Figure 1.19 Stacked NAND string using 3D single-crystal silicon stacked substrates. (Based on S-M Jung (Samsung), IEDM, December 2006 [26].)

Technology development of TFT charge-trapping memory using a gate-all-around (GAA) nanowire substrate is tracked in Chapter 3. The GAA memory uses the radial properties of the scaled cylindrical nanowire and their effect on the electric field. The asymmetry between the electric field of the tunneling oxide and that of the blocking oxide due to the radial design of the GAA meant that a fair-quality charge trapping transistor could be made with a polysilicon substrate. It was also discovered that shrinking the size of the GAA memory meant that the size of the polysilicon grains was similar to the size of the channel; the channel was effectively single-crystal silicon without grain boundaries to be crossed. These GAA memory devices are explored in Chapters 3 and 4.
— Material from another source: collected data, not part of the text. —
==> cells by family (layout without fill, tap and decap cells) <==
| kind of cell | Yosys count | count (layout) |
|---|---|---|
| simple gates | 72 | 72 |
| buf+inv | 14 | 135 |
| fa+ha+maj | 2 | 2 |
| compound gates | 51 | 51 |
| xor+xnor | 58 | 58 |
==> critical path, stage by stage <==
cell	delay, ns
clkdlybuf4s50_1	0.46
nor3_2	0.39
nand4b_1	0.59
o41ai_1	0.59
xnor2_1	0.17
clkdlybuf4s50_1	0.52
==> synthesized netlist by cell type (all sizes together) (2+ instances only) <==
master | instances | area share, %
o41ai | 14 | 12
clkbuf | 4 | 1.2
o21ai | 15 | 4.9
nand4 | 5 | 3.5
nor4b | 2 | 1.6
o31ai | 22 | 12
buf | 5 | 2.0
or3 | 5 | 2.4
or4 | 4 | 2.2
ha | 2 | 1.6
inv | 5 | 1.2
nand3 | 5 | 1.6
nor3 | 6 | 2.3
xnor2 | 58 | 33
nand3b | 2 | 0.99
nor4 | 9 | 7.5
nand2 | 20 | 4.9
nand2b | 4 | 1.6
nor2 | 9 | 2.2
`config.mk`:
```
export PLATFORM = sky130hd
export DESIGN_NAME = regfile
export DESIGN_NICKNAME = regfile
export VERILOG_FILES = /design/flow/design.v
export SDC_FILE = /design/flow/constraint.sdc
export NUM_CORES = 4
export LEC_CHECK = 1
export CORE_UTILIZATION = 50
```
`constraint.sdc`:
```
current_design regfile

set clk_period 16.6
set clk_io_pct 0.2

create_clock -name clk0 -period $clk_period [get_ports {clk}]

set non_clock_inputs [all_inputs -no_clocks]
set_input_delay [expr $clk_period * $clk_io_pct] -clock clk0 $non_clock_inputs
set_output_delay [expr $clk_period * $clk_io_pct] -clock clk0 [all_outputs]
```
`design.v`:
```
`timescale 1ns/1ns
module regfile(clk,rst, RegWrite, A1, A2, A3, WD3, RD1, RD2);
    input clk, rst;
    input RegWrite;
    input [4:0] A1;
    input [4:0] A2;
    input [4:0] A3;
    input [31:0] WD3;
    output [31:0] RD1;
    output [31:0] RD2;
    reg [31:0] registers [31:0];
    assign RD1 = registers[A1];
    assign RD2 = registers[A2];
    always @(posedge clk or posedge rst) begin
      if (rst) registers[0]=32'd0;
      else if (RegWrite)
	    begin
	        registers[A3] <= WD3;
      end
    end
endmodule
```
`run.sh`:
```
#!/bin/bash
# OpenROAD 26Q1-2900-gdf79404cd8, Yosys 0.63+post, stock flow scripts
make -C /OpenROAD-flow-scripts/flow DESIGN_CONFIG=/design/flow/config.mk WORK_HOME=/design/flow/orfs finish
```
==> Implementation_results.wiki <==
== Run summary ==
{| class="wikitable"
! Metric !! Value
|-
| Outcome || finished clean
|-
| Dominant kind of combinational cell || simple AND/OR/NAND/NOR gates
|-
| Finished Cell Area || 0.05375 mm^2
|-
| Cell area power density || 110.2 mW/mm^2
|-
| Part of the total power dissipated in combinational logic || 0.083
|-
| Number of pins exceeding their max-slew limit in the final report || 0
|-
| H-tree levels || 3
|-
| Yosys cell count || 3715
|-
| # resized after CTS || 0
|-
| Final worst path period need || 11340 ps
|-
| Adder and majority cell fraction of the synthesized area || 0
|-
| DR vias || 42.20k
|-
| Clock Tree Root || sky130_fd_sc_hd__clkbuf_16
|-
| Gate count after technology mapping || 3715
|-
| Worst Setup Start Kind || input pin
|-
| Worst endpoint required time || 13280 ps
|-
| Proportion of synthesized chip area in sequential cells || 0.6574
|-
| Top Metal Used || met5
|-
| Final-layout fill cell count || 7135
|-
| Largest register by flop count || registers
|-
| CP max FO || 43
|-
| Num Clock Sinks || 1024
|-
| Portion of netlist area occupied by mux cells || 0.01086
|-
| Setup slack after layout || 5264 ps
|-
| Effective utilization at floorplan || 0.5061
|-
| Cycle use final || 0.6829
|-
| Pin count of the biggest net entering global routing || 103
|-
| Post-synthesis instance area || 0.04653 mm^2
|-
| Placement Rows || 111
|-
| Drt initial violations || 5742
|-
| Wire length the detailed router placed on met1 || 71880 um
|-
| Max reg flops || 1024
|-
| Count of yosys warnings during synthesis || 2
|-
| Setup slack after placement || 5672 ps
|-
| Flop pwr share || 0.489
|-
| Most common reg cell || sky130_fd_sc_hd__edfxtp_1
|-
| Cell types occupying the most area after synthesis || sky130_fd_sc_hd__edfxtp_1 (64%), sky130_fd_sc_hd__nand3_1 (10%), sky130_fd_sc_hd__a22oi_1 (5.1%)
|-
| Count of unique library cells instantiated by Yosys || 62
|-
| Clock latency at the later pin of the worst-skew pair || 720 ps
|-
| WL/cell || 49.11 um
|-
| Post-detailed-route DRC marker count || 0
|-
| Last weighted congestion value of the routability-driven placer || 1.101
|-
| Synthesis area per yosys || 0.04653 mm^2
|-
| Static power due to leakage || 18.03 nW
|-
| Final wirelength || 254200 um
|-
| Placed insts || 4940
|-
| Post-synthesis sequential element count || 1024
|-
| Max capacitance violation total || 0
|-
| Setup slack, reg-to-reg || 15720 ps
|-
| Number of setup violations in the final report || 0
|-
| Total placed instance area || 0.04998 mm^2
|-
| Floorplan die height || 307.1 um
|-
| Biggest area consumer among synthesized cells || sky130_fd_sc_hd__edfxtp_1
|-
| Number of global-route vias before repair || 43.46k
|-
| Number of failing hold endpoints at the final stage || 0
|-
| # IOs || 114
|-
| Final TNS setup || 0 ps
|-
| Area growth from synthesis to layout || 15.51%
|-
| Endpoint arrival time on the critical path || 8020 ps
|-
| Average instance area after synthesis || 12.52 um^2
|-
| EDFF count, synth || 992
|-
| TritonCTS clock tree || done
|-
| Max-area cell share || 0.6402
|-
| Chip area || 0.09428 mm^2
|-
| Total Routing Usage GR || 0.5953
|-
| CTS clock-pin slew for the worst setup and hold paths || 60 ps
|-
| Initial antenna violation count || 26
|-
| Met3 wire length || 55730 um
|-
| Setup Fix Bufs, Post-CTS || 0
|-
| Share of layout cells above drive strength 1 || 0.1362
|-
| Switching share of power || 0.2412
|-
| Top Registers || registers (1024)
|-
| Core area || 0.09194 mm^2
|-
| Maximum clock frequency || 0.08822 GHz
|-
| Xor and xnor fraction of the mapped netlist area || 0
|-
| Async set-or-reset flop fraction in the synthesized netlist || 0.03125
|-
| Internal power component || 0.004493 W
|-
| Worst-case clock buffer depth || 3
|-
| Type of element capturing the critical path || output port
|-
| Via density || 8.152
|-
| Unrepaired setup endpoints after global routing || false
|-
| First drt pass iteration count || 14
|-
| Switching component of the power || 0.001428 W
|-
| Cts bufs inserted || 107
|-
| Classification of the worst setup path || in2out
|-
| Worst hold-check path type || reg2reg
|-
| Count of hold buffers inserted by post-cts repair || 0
|-
| Number of buffers inserted by port buffering || 113
|-
| Area fraction in and, or, nand and nor cells after synthesis || 0.2033
|-
| Worst slew slack as a fraction of its limit || 0.07780
|-
| Final non-filler cell total || 5176
|-
| Clock Power Share || 0.428
|-
| Metal2 WL || 97590 um
|-
| Log Warnings || 30
|-
| DPL Wire Length || 145900 um
|-
| Clock skew || 0 ps
|-
| Antenna Nets Post-Route || 0
|-
| Width of the chip || 307.1 um
|-
| Pin slew with the least headroom to its limit || 1373 ps
|-
| Wire length of the first global-routing pass || 344600 um
|-
| Remaining global-route overflow || 0
|-
| Synthesized-area fraction occupied by ao, oa, aoi and oai cells || 0.09664
|-
| Max rail drop VDD || 0.09610 mV
|}
## per-layer routing
layer  global-route usage  vias up
met1               0.6311    19766
met5               0.2460        -
met4               0.4383       82
met2               0.7166     5210
met3               0.5383     1714
li1                     -    15423
## per-stage QoR
stage                 util  total power [W]  hold slack, ps
detailed placement  0.5436         0.003401           528.9
global placement    0.5436         0.003401           526.8
CTS                 0.5837         0.005878           545.5
floorplan                -         0.003119           489.0
global route        0.5840         0.006009           558.2
finish              0.5846         0.005921           549.0
## critical path, stage by stage
cell and delay (ps):
sky130_fd_sc_hd__buf_2 80, sky130_fd_sc_hd__buf_4 400, sky130_fd_sc_hd__buf_4 620, sky130_fd_sc_hd__and2_4 700, sky130_fd_sc_hd__buf_4 740, sky130_fd_sc_hd__and2_0 580
sky130_fd_sc_hd__buf_4 340, sky130_fd_sc_hd__a22oi_1 120, sky130_fd_sc_hd__o2111ai_1 220, sky130_fd_sc_hd__o32a_1 280, sky130_fd_sc_hd__clkdlybuf4s50_1 500
## synthesized netlist by cell type, drive strengths merged (9+ instances only)
cell and instances:
and3 218, edfxtp 992, a22o 19, buf 73, a31oi 10, nor2b 12
nand2 26, nor2 60, and2 51, a222oi 22, nor3 21, nor4 10
nand4 280, nand2b 11, mux2 36, nand3 937, mux2i 10, dfrtp 32
a21oi 11, a22oi 316, or4 48, a2111oi 74, o32a 56, clkbuf 292
o21ai 9
## layout make-up
cell class              count  area [um^2]  area share
inverters                   6        22.52   0.0004190
well taps                1243         1555     0.02894
multi-input cells        2320        14910      0.2775
repair buffers            347         2900     0.05396
clock buffers             140         2954     0.05496
flip-flops and latches   1024        30590      0.5691
clock inverters            63        729.5     0.01357
diodes                     33        82.58    0.001536
## final timing paths
| kind | to | depth (start not counted) | start |
|---|---|---|---|
| min in group asynchronous | registers[0][31] | 2 | rst |
| setup reg to reg | registers[0][0] | 1 | registers[0][0] |
| max in group asynchronous | registers[0][19] | 3 | rst |
| hold reg to reg | registers[0][30] | 1 | registers[0][30] |
| setup / recovery | RD1[15] | 11 | A1[4] |
| hold / removal | registers[0][30] | 1 | registers[0][30] |
## logic make-up (layout without fill, tap and decap cells)
| kind of cell | count (synthesis) | count (layout) |
|---|---|---|
| compound gates | 559 | 559 |
| buf+inv | 371 | 556 |
| flops | 1024 | 1024 |
| other cells | 0 | 33 |
| mux | 46 | 46 |
| simple gates | 1715 | 1715 |
## power by group through the flow
stage | Sequential [W] | Combinational (W) | Clock [W]
final | 0.00289 | 0.000491 | 0.00254
after global routing | 0.00290 | 0.000488 | 0.00263
after CTS | 0.00289 | 0.000457 | 0.00253
## layout by cell type (no fill, tap or decap), types with 8 or more instances in the layout
| cell | instances |
|---|---|
| sky130_fd_sc_hd__a2111oi_0 | 74 |
| sky130_fd_sc_hd__a21oi_1 | 11 |
| sky130_fd_sc_hd__a222oi_1 | 22 |
| sky130_fd_sc_hd__a22o_1 | 19 |
| sky130_fd_sc_hd__a22oi_1 | 316 |
| sky130_fd_sc_hd__a31oi_1 | 10 |
| sky130_fd_sc_hd__and2_0 | 12 |
| sky130_fd_sc_hd__and2_1 | 35 |
| sky130_fd_sc_hd__and3_1 | 216 |
| sky130_fd_sc_hd__and4_1 | 8 |
| sky130_fd_sc_hd__buf_4 | 231 |
| sky130_fd_sc_hd__bufinv_16 | 14 |
| sky130_fd_sc_hd__clkbuf_1 | 20 |
| sky130_fd_sc_hd__clkbuf_16 | 109 |
| sky130_fd_sc_hd__clkbuf_8 | 11 |
| sky130_fd_sc_hd__clkdlybuf4s50_1 | 108 |
| sky130_fd_sc_hd__clkinv_2 | 26 |
| sky130_fd_sc_hd__clkinvlp_4 | 8 |
| sky130_fd_sc_hd__dfrtp_1 | 32 |
| sky130_fd_sc_hd__diode_2 | 33 |
| sky130_fd_sc_hd__edfxtp_1 | 992 |
| sky130_fd_sc_hd__mux2_2 | 35 |
| sky130_fd_sc_hd__mux2i_1 | 10 |
| sky130_fd_sc_hd__nand2_1 | 24 |
| sky130_fd_sc_hd__nand2b_1 | 11 |
| sky130_fd_sc_hd__nand3_1 | 937 |
| sky130_fd_sc_hd__nand4_1 | 280 |
| sky130_fd_sc_hd__nor2_1 | 18 |
| sky130_fd_sc_hd__nor2_2 | 9 |
| sky130_fd_sc_hd__nor2_4 | 33 |
| sky130_fd_sc_hd__nor2b_1 | 8 |
| sky130_fd_sc_hd__nor3_1 | 13 |
| sky130_fd_sc_hd__nor4_1 | 10 |
| sky130_fd_sc_hd__o21ai_0 | 9 |
| sky130_fd_sc_hd__o32a_1 | 56 |
| sky130_fd_sc_hd__or4_1 | 48 |
Power figures rest on the tool's default switching activity, not on a simulated workload.
==> /design/flow/design.v <==
module eq1 #(ADDRESS_BUS_SIZE=3, DATA_BUS_SIZE=8) (scl, sda);
localparam ADDRESS_BUS_SIZE1   = ADDRESS_BUS_SIZE - 1;
localparam DATA_BUS_SIZE1      = DATA_BUS_SIZE - 1;
localparam MEMORY_SIZE         = 2 ** ADDRESS_BUS_SIZE;
localparam MEMORY_SIZE1        = MEMORY_SIZE - 1;
localparam COMMAND_SIZE        = 1 + 1 + ADDRESS_BUS_SIZE + DATA_BUS_SIZE + 1;  
localparam COMMAND_SIZE1       = COMMAND_SIZE -1;
localparam COMMAND_BIT_SIZE    = COMMAND_SIZE ** (1/2);
input wire scl;
inout wire sda;
reg reg_sda;
reg rd_wr;
reg rd_wr_state = 1'b0;
reg [DATA_BUS_SIZE1:0] memory [0:MEMORY_SIZE1];
reg [4:0] bit_counter = 5'h0;
reg [18:0] memory_address = 19'h0;
reg [2:0] memory_bit_offset;
always @ (posedge scl)
begin
  if (sda == 1'b0 && bit_counter == 5'd0)
  begin
    bit_counter = bit_counter + 1;
  end 
  else if (bit_counter == 5'd1)
  begin
    rd_wr = sda;
    bit_counter = bit_counter + 1;
  end
  else if (bit_counter <= 5'd21)
  begin
    memory_address = {memory_address[17:0], sda};
    bit_counter = bit_counter + 1;
  end
  else if (bit_counter <= 5'd29)
  begin
    if (rd_wr == 0)           
    begin
      rd_wr_state = 1'b0;
      memory_bit_offset = bit_counter - 5'd22;
      memory[memory_address][memory_bit_offset] = sda;
      bit_counter = bit_counter + 1;
    end
    else   
    begin
      rd_wr_state = 1'b1;
      memory_bit_offset = bit_counter - 5'd22;
      reg_sda = memory[memory_address][memory_bit_offset];
      bit_counter = bit_counter + 1;
    end
  end
  else
  begin
    rd_wr_state = 1'b0;
    bit_counter = 5'd0;
  end
end
assign sda = rd_wr_state ? reg_sda : 1'bZ;
endmodule
==> /design/flow/run.sh <==
#!/bin/bash
# OpenROAD 26Q1-2900-gdf79404cd8, Yosys 0.63+post, stock flow scripts
make -C /OpenROAD-flow-scripts/flow DESIGN_CONFIG=/design/flow/config.mk WORK_HOME=/design/flow/orfs finish
==> /design/flow/config.mk <==
export PLATFORM = sky130hd
export DESIGN_NAME = eq1
export DESIGN_NICKNAME = eq1
export VERILOG_FILES = /design/flow/design.v
export SDC_FILE = /design/flow/constraint.sdc
export NUM_CORES = 4
export LEC_CHECK = 1
export CORE_UTILIZATION = 50
==> /design/flow/constraint.sdc <==
current_design eq1

set clk_period 4.3
set clk_io_pct 0.2

create_clock -name clk0 -period $clk_period [get_ports {scl}]

set non_clock_inputs [all_inputs -no_clocks]
set_input_delay [expr $clk_period * $clk_io_pct] -clock clk0 $non_clock_inputs
set_output_delay [expr $clk_period * $clk_io_pct] -clock clk0 [all_outputs]
==> impl_metrics.py <==
# Flow results
metrics = {
    "clock_tree": {
        "cts_resized": 0,
        "ctsLongestPathBuffers": 2,
        "clock-sinks": 74,
        "cts_made_buffers": 9,
        "cts-root-buf": "clkbuf_8",
        "holdBufCountCts": 0,
        "post_cts_buffers": 0,
        "cts-htree-levels": 3,
    },
    "synth": {
        "synth_top_area_share_pct": 54.7,
        "yosys-stat-cells": 310,
        "edf_count": 69,
        "mux_share_pct": 4.76,
        "ys_sh_xor_pct": 1.16,
        "ys_types": 51,
        "synthAoiAreaFrac_pct": 20.9,
        "synth_warnings": 3,
        "common_cells": "69 x edfxtp_1, 48 x a21o_1, 27 x nand2_1, 19 x nor2_1, 12 x o21ai_0",
        "synthCells": 310,
        "ys_seq_share_pct": 57.4,
        "synthArstFlopShare_pct": 0,
        "synth.most_common_cell": "edfxtp_1",
        "postSynthAreaPerCell_um2": 12.2,
        "post-synth-top-area-cell": "edfxtp_1",
        "simple_gate_share_pct": 9.72,
        "ys.flop_type": "edfxtp_1",
        "numSynthFlops": 74,
        "logic_family": "AND-OR/OR-AND gates",
        "top_cells_by_area": "edfxtp_1 55%, a21o_1 9.5%, nand2_1 2.7%",
        "fa_ha_area_share_pct": 2.31,
        "ys_area_um2": 3790,
        "netlist_area_um2": 3790,
    },
    "placed_design": {
        "io_buffers": 0,
        "hpwlAfterDp_um": 6300,
        "dp_cells": 405,
        "gp_congestion": 0.921,
        "dp_slack_ns": 1.27,
    },
    "run_status": {
        "run.stop_error": "[error] [KeplerFormal.cpp:679] Workflow failed: Iso has multiple drivers: .sda0, sda$_DFFE_PP_.Q0",
        "status": "aborted with a tool error",
        "stop_stage": "clock tree synthesis",
    },
    "floorplan": {
        "rows": 31,
        "ioPinCount": 2,
        "fp.dieW_um": 89.0,
        "fp_util_pct": 51.9,
        "fp.dieH_um": 89.0,
    },
}
## per-stage QoR
step | cell area (um2) | power, mW
detailed placement | 3890 | 0.790
global placement | 3890 | 0.791
floorplan | 3790 | 0.790
## logic make-up after synthesis
kind of cell	Yosys count
AND/OR/NAND/NOR	76
adder cells (fa/ha/maj)	7
buffers and inverters	25
AND-OR/OR-AND	108
multiplexers	15
flip-flops	74
XOR/XNOR	5
Power is estimated from default activity; no workload was simulated.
1.4.4 3D Microcontroller Stacks with Embedded SRAM and EEPROM

Microcontrollers are ubiquitous today. By 2015, 20 billion U.S. dollars worth of MCU are expected to be shipped worldwide. All of them have RAM memory, and many have nonvolatile memory, EEPROM, or flash memory, which is named for its property of having a bulk, or flash, erase. These devices have multiple buses between MCU and memory cores including flash memory and SRAM.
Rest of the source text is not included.